To use this skill, execute the translator_engine_v10.py script.

Prerequisites

Ensure the required dependencies are installed (typically handled via uv run if inline metadata is used) and the Gemini API key is set.

export GEMINI_API_KEY="your_api_key_here"
# If a proxy is required for your network:
export HTTPS_PROXY="http://127.0.0.1:10809"

Execution

Run the script, providing the path to the target PDF and the specific page range.

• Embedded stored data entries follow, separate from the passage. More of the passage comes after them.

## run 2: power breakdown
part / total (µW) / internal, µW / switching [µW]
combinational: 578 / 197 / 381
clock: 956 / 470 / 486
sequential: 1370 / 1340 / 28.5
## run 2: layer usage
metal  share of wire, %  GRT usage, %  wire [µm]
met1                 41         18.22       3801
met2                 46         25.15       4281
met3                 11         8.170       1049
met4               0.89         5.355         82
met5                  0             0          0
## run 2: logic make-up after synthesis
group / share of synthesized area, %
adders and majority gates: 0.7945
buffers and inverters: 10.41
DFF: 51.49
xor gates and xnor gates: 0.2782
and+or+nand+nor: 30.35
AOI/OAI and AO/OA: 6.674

uv run ~/.npm-global/lib/node_modules/openclaw/skills/pdf-master-translator/scripts/translator_engine_v10.py /path/to/target.pdf --start <start_page> --end <end_page>

Important Operational Rules:

Always specify --start and --end explicitly.
For very large documents (>20 pages), it is highly recommended to run this using nohup ... & in the background, as the multi-agent cross-checking and API rate-limiting sleep cycles make this a long-running process.

Output

The script will generate a new PDF named [OriginalName]_V10_FINAL_P[start]-[end].pdf in the current working directory.

This PDF will feature:

A clear --- Page X --- divider for continuous reading.
Consistent Header and Footer markdown tables.
SVG-rendered math formulas.
A dedicated [ 原文图表/示意图 ] section at the bottom of relevant pages containing the extracted original diagrams.
(If applicable) A [ 图例符号说明 ] section containing translations of text found inside the diagrams.